If you missed that 2000 stoner comedy Dude, Where’s My Car?, you had several chances recently to catch it on cable. But if you’re still not aware of this movie that was a modest box-office success but has managed to develop a cult following, let me raise your pop culture awareness.

Two potheads played by Ashton Kutcher and Seann William Scott wake up from a night of partying and can’t remember where they parked their car. And it occurred to me what if they woke up 40 years later and couldn’t find their 401(k) accounts from all the different employers for whom they worked. (Yea, yea, I know I should get a life outside ERISA!).
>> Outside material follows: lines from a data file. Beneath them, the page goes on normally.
File: src/design/energy_pkg.sv
/* Sizes and shared types of the Ising energy monitor.
   Referenced by scoped names from the RTL and the testbench. */
`default_nettype none

package energy_pkg;

    localparam int DATASPIN         = 16; // spins per vector
    localparam int BITJ             = 4;  // signed coupling width
    localparam int BITH             = 4;  // signed bias width
    localparam int SCALING_BIT      = 5;  // unsigned bias scale width
    localparam int LOCAL_ENERGY_BIT = 10;
    localparam int ENERGY_TOTAL_BIT = 12; // small so overflow is reachable
    localparam int SPINIDX_BIT      = 4;  // row index width

    // one bit per spin, 1 means +1 and 0 means -1
    typedef logic [DATASPIN-1:0] spin_vec_t;

    // coupling j of the row sits at bit j*BITJ
    typedef struct packed {
        logic [DATASPIN*BITJ-1:0]  j_row;
        logic signed [BITH-1:0]    hbias;
        logic [SCALING_BIT-1:0]    hscaling;
    } weight_row_t;

    typedef logic signed [LOCAL_ENERGY_BIT-1:0] local_energy_t;
    typedef logic signed [ENERGY_TOTAL_BIT-1:0] energy_t;

endpackage

`default_nettype wire
File: src/design/energy_monitor.sv
/* Top of the energy monitor: registered input stages, frame control,
   local energy per row and the frame accumulator. */
`default_nettype none

module energy_monitor (
    input  wire logic                               clk_i,
    input  wire logic                               rst_i,
    input  wire logic                               en_i,

    input  wire logic                               config_valid_i,
    input  wire logic [energy_pkg::SPINIDX_BIT-1:0] config_counter_i, // last row index
    output logic                                    config_ready_o,

    input  wire logic                               spin_valid_i,
    input  wire energy_pkg::spin_vec_t              spin_i,
    output logic                                    spin_ready_o,

    input  wire logic                               weight_valid_i,
    input  wire energy_pkg::weight_row_t            weight_i,
    output logic                                    weight_ready_o,

    output logic                                    energy_valid_o,
    output energy_pkg::energy_t                     energy_o,
    output logic                                    accum_overflow_o,
    input  wire logic                               energy_ready_i
);

    logic                               cfg_valid, cfg_ready;
    logic [energy_pkg::SPINIDX_BIT-1:0] cfg_last;
    logic                               spin_valid, spin_ready;
    energy_pkg::spin_vec_t              spin_data;
    logic                               row_valid, row_ready;
    energy_pkg::weight_row_t            row_data;

    logic                               cfg_xfer, spin_xfer, row_xfer;
    logic [energy_pkg::SPINIDX_BIT-1:0] row_idx;
    logic                               last_row;
    energy_pkg::spin_vec_t              spins;
    logic                               current_spin;
    energy_pkg::local_energy_t          local_energy;

    assign cfg_xfer  = cfg_valid && cfg_ready;
    assign spin_xfer = spin_valid && spin_ready;
    assign row_xfer  = row_valid && row_ready;

    stream_stage #(.data_t(logic [energy_pkg::SPINIDX_BIT-1:0])) u_cfg_stage (
        .clk_i(clk_i), .rst_i(rst_i),
        .valid_i(config_valid_i), .ready_o(config_ready_o), .data_i(config_counter_i),
        .valid_o(cfg_valid), .ready_i(cfg_ready), .data_o(cfg_last)
    );

    stream_stage #(.data_t(energy_pkg::spin_vec_t)) u_spin_stage (
        .clk_i(clk_i), .rst_i(rst_i),
        .valid_i(spin_valid_i), .ready_o(spin_ready_o), .data_i(spin_i),
        .valid_o(spin_valid), .ready_i(spin_ready), .data_o(spin_data)
    );

    stream_stage #(.data_t(energy_pkg::weight_row_t)) u_row_stage (
        .clk_i(clk_i), .rst_i(rst_i),
        .valid_i(weight_valid_i), .ready_o(weight_ready_o), .data_i(weight_i),
        .valid_o(row_valid), .ready_i(row_ready), .data_o(row_data)
    );

    monitor_ctrl u_ctrl (
        .clk_i(clk_i), .rst_i(rst_i), .en_i(en_i),
        .config_valid_i(cfg_valid), .config_ready_o(cfg_ready),
        .spin_valid_i(spin_valid), .spin_ready_o(spin_ready),
        .weight_valid_i(row_valid), .weight_ready_o(row_ready),
        .last_row_i(last_row),
        .energy_valid_i(energy_valid_o), .energy_ready_i(energy_ready_i)
    );

    row_counter u_row_counter (
        .clk_i(clk_i), .rst_i(rst_i),
        .config_load_i(cfg_xfer), .config_last_i(cfg_last),
        .restart_i(spin_xfer), .step_i(row_xfer),
        .row_idx_o(row_idx), .last_row_o(last_row)
    );

    spin_cache u_spin_cache (
        .clk_i(clk_i), .rst_i(rst_i),
        .load_i(spin_xfer), .spin_i(spin_data), .row_idx_i(row_idx),
        .spins_o(spins), .current_spin_o(current_spin)
    );

    local_energy_calc u_local_energy (
        .spins_i(spins), .current_spin_i(current_spin),
        .row_i(row_data), .energy_o(local_energy)
    );

    energy_accumulator u_accumulator (
        .clk_i(clk_i), .rst_i(rst_i),
        .valid_i(row_xfer), .last_i(last_row), .data_i(local_energy),
        .energy_valid_o(energy_valid_o), .energy_ready_i(energy_ready_i),
        .energy_o(energy_o), .overflow_o(accum_overflow_o)
    );

endmodule

`default_nettype wire

File: src/design/energy_accumulator.sv
/* Frame energy accumulator with a wrapping sum and sticky overflow flag.
   Presents the sum after the last row and clears it on the output transfer. */
`default_nettype none

module energy_accumulator (
    input  wire logic                      clk_i,
    input  wire logic                      rst_i,
    input  wire logic                      valid_i,
    input  wire logic                      last_i,
    input  wire energy_pkg::local_energy_t data_i,
    output logic                           energy_valid_o,
    input  wire logic                      energy_ready_i,
    output energy_pkg::energy_t            energy_o,
    output logic                           overflow_o
);

    energy_pkg::energy_t sum_q;
    energy_pkg::energy_t addend;
    energy_pkg::energy_t sum_next;
    logic                ovf;
    logic                valid_q;
    logic                overflow_q;

    assign addend   = energy_pkg::energy_t'(data_i); // sign extension
    assign sum_next = sum_q + addend;
    // same-sign operands giving a result of the other sign
    assign ovf = (sum_q[$bits(sum_q)-1] == addend[$bits(addend)-1])
              && (sum_next[$bits(sum_next)-1] != sum_q[$bits(sum_q)-1]);

    always_ff @(posedge clk_i) begin
        if (rst_i) begin
            sum_q      <= '0;
            overflow_q <= 1'b0;
            valid_q    <= 1'b0;
        end else if (valid_q && energy_ready_i) begin
            sum_q      <= '0; // result taken, start fresh
            overflow_q <= 1'b0;
            valid_q    <= 1'b0;
        end else if (valid_i) begin
            sum_q      <= sum_next;
            overflow_q <= overflow_q || ovf;
            if (last_i) valid_q <= 1'b1;
        end
    end

    assign energy_valid_o = valid_q;
    assign energy_o       = sum_q;
    assign overflow_o     = overflow_q;

endmodule

`default_nettype wire

File: src/design/local_energy_calc.sv
/* Local energy of one row: sigma_i * (sum_j J_ij*sigma_j + h_i*scale).
   Purely combinational, the couplings are summed in a binary tree. */
`default_nettype none

module local_energy_calc (
    input  wire energy_pkg::spin_vec_t   spins_i,
    input  wire logic                    current_spin_i,
    input  wire energy_pkg::weight_row_t row_i,
    output energy_pkg::local_energy_t    energy_o
);

    // level 0 holds the signed terms, the last level holds the row sum
    energy_pkg::local_energy_t tree [$clog2(energy_pkg::DATASPIN)+1][energy_pkg::DATASPIN];
    energy_pkg::local_energy_t bias_term;
    energy_pkg::local_energy_t total;

    always_comb begin
        for (int l = 0; l <= $clog2(energy_pkg::DATASPIN); l++) begin
            for (int i = 0; i < energy_pkg::DATASPIN; i++) begin
                tree[l][i] = '0;
            end
        end
        for (int j = 0; j < energy_pkg::DATASPIN; j++) begin
            tree[0][j] = energy_pkg::local_energy_t'(
                $signed(row_i.j_row[j*energy_pkg::BITJ +: energy_pkg::BITJ]));
            if (!spins_i[j]) tree[0][j] = -tree[0][j]; // sigma_j = -1
        end
        for (int l = 1; l <= $clog2(energy_pkg::DATASPIN); l++) begin
            for (int i = 0; i < (energy_pkg::DATASPIN >> l); i++) begin
                tree[l][i] = tree[l-1][2*i] + tree[l-1][2*i+1];
            end
        end
    end

    // scale is unsigned, zero-extend before the signed multiply
    assign bias_term = energy_pkg::local_energy_t'(row_i.hbias)
                     * energy_pkg::local_energy_t'($signed({1'b0, row_i.hscaling}));

    assign total    = tree[$clog2(energy_pkg::DATASPIN)][0] + bias_term;
    assign energy_o = current_spin_i ? total : -total; // sigma_i = -1 flips sign

endmodule

`default_nettype wire

File: src/design/spin_cache.sv
/* Holds the spin vector of the running frame and picks the spin of the
   row being processed. */
`default_nettype none

module spin_cache (
    input  wire logic                               clk_i,
    input  wire logic                               rst_i,
    input  wire logic                               load_i,
    input  wire energy_pkg::spin_vec_t              spin_i,
    input  wire logic [energy_pkg::SPINIDX_BIT-1:0] row_idx_i,
    output energy_pkg::spin_vec_t                   spins_o,
    output logic                                    current_spin_o
);

    energy_pkg::spin_vec_t spins_q;

    always_ff @(posedge clk_i) begin
        if (rst_i) begin
            spins_q <= '0;
        end else if (load_i) begin
            spins_q <= spin_i; // kept for the whole frame
        end
    end

    assign spins_o        = spins_q;
    assign current_spin_o = spins_q[row_idx_i]; // sigma_i of this row

endmodule

`default_nettype wire

File: src/design/row_counter.sv
/* Row index of the current frame and the configured last row index.
   The last index survives across frames until the next config transfer. */
`default_nettype none

module row_counter (
    input  wire logic                                  clk_i,
    input  wire logic                                  rst_i,
    input  wire logic                                  config_load_i,
    input  wire logic [energy_pkg::SPINIDX_BIT-1:0]    config_last_i,
    input  wire logic                                  restart_i,
    input  wire logic                                  step_i,
    output logic [energy_pkg::SPINIDX_BIT-1:0]         row_idx_o,
    output logic                                       last_row_o
);

    logic [energy_pkg::SPINIDX_BIT-1:0] last_q;
    logic [energy_pkg::SPINIDX_BIT-1:0] idx_q;

    always_ff @(posedge clk_i) begin
        if (rst_i) begin
            last_q <= energy_pkg::SPINIDX_BIT'(energy_pkg::DATASPIN - 1); // full frame
        end else if (config_load_i) begin
            last_q <= config_last_i;
        end
    end

    always_ff @(posedge clk_i) begin
        if (rst_i) begin
            idx_q <= '0;
        end else if (restart_i) begin
            idx_q <= '0; // new spin vector, new frame
        end else if (step_i) begin
            idx_q <= idx_q + 1'b1;
        end
    end

    assign row_idx_o  = idx_q;
    assign last_row_o = (idx_q == last_q);

endmodule

`default_nettype wire

File: src/design/monitor_ctrl.sv
/* Frame FSM of the energy monitor: IDLE takes config and spins, ROWS takes
   weight rows, OUT waits for the energy transfer. */
`default_nettype none

module monitor_ctrl (
    input  wire logic clk_i,
    input  wire logic rst_i,
    input  wire logic en_i,
    input  wire logic config_valid_i,
    output logic      config_ready_o,
    input  wire logic spin_valid_i,
    output logic      spin_ready_o,
    input  wire logic weight_valid_i,
    output logic      weight_ready_o,
    input  wire logic last_row_i,
    input  wire logic energy_valid_i,
    input  wire logic energy_ready_i
);

    typedef enum logic [1:0] {
        IDLE,
        ROWS,
        OUT
    } state_t;

    state_t state_q;

    assign config_ready_o = en_i && (state_q == IDLE);
    // a pending config goes in before the spins of the next frame
    assign spin_ready_o   = en_i && (state_q == IDLE) && !config_valid_i;
    assign weight_ready_o = en_i && (state_q == ROWS);

    always_ff @(posedge clk_i) begin
        if (rst_i) begin
            state_q <= IDLE;
        end else begin
            case (state_q)
                IDLE: if (spin_valid_i && spin_ready_o) state_q <= ROWS;
                ROWS: begin
                    if (weight_valid_i && weight_ready_o && last_row_i) begin
                        state_q <= OUT; // final row of the frame
                    end
                end
                OUT:  if (energy_valid_i && energy_ready_i) state_q <= IDLE;
                default: state_q <= IDLE;
            endcase
        end
    end

endmodule

`default_nettype wire

File: src/design/stream_stage.sv
/* Registered valid/ready stage with a skid slot, placed on each input.
   Output is valid one cycle after the input transfer; ready_o is a flop. */
`default_nettype none

module stream_stage #(
    parameter type data_t = logic
) (
    input  wire logic  clk_i,
    input  wire logic  rst_i,
    input  wire logic  valid_i,
    output logic       ready_o,
    input  wire data_t data_i,
    output logic       valid_o,
    input  wire logic  ready_i,
    output data_t      data_o
);

    logic  main_valid_q;
    data_t main_data_q;
    logic  skid_valid_q;
    data_t skid_data_q;
    logic  in_xfer;

    assign in_xfer = valid_i && ready_o;
    assign ready_o = !skid_valid_q; // taken only while skid slot is empty
    assign valid_o = main_valid_q;
    assign data_o  = main_data_q;

    always_ff @(posedge clk_i) begin
        if (rst_i) begin
            main_valid_q <= 1'b0;
            skid_valid_q <= 1'b0;
        end else if (!main_valid_q || ready_i) begin
            // main slot frees up on this edge
            if (skid_valid_q) begin
                main_data_q  <= skid_data_q;
                main_valid_q <= 1'b1;
                skid_valid_q <= 1'b0;
            end else begin
                main_valid_q <= in_xfer;
                if (in_xfer) main_data_q <= data_i;
            end
        end else if (in_xfer) begin
            skid_data_q  <= data_i; // downstream stalled, park the beat
            skid_valid_q <= 1'b1;
        end
    end

endmodule

`default_nettype wire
That’s a likely scenario for many employees who were never part of a defined benefit pension plan and participated only in defined contribution plans such as profit sharing and 401(k). In an economy in which workers change jobs frequently, employers go out of business, move or are acquired, it’s not unusual for them to lose track of former account balances.

The resources to find these lost defined contribution accounts are even more limited than for defined benefit plans. For these plans at least, the Pension Benefit Guaranty Corporation (PBGC) does have its Pension Search database, but it’s only useful to assist employees whose defined benefit pension plan the PBGC has taken over. The PBGC does, however, provide information on how to track down a lost pension from other sources in their publication, Finding a Lost Pension.

There are, however, at least two resources, however limited, that may help:

  1. The Social Security Administration which receives Schedule SSA information from the Department of Labor each year for terminated employees with vested benefits. However, the information is only as current as the date that the employer left his former employer.
  2. The National Registry of Unclaimed Retirement Benefits (NRURB), a database operated by the benefit distribution processing firm PenChecks. However, employers must take the initiative to register names of former employees who have left account balances in their retirement plan. There is currently approximately 50,000 such individuals in their database.

So what’s the solution? One to consider is the approach taken by the U.K. and Australia. Each country has a central registry for the purpose of helping people find lost pensions. You can read about this approach in the March/April 2002 issue of Contingencies magazine article, Retirees ISO Their Lost Pensions, written by David Blake of the Pensions Institute in London and John Turner of the American Association of Retired Persons (AARP).

The bottom line is that employees are on their own, and it’s time to address the matter.

And by the way, if you did miss the movie that inspired this post, be patient. The sequel, Seriously Dude, Where’s My Car, is supposed to premiere next year.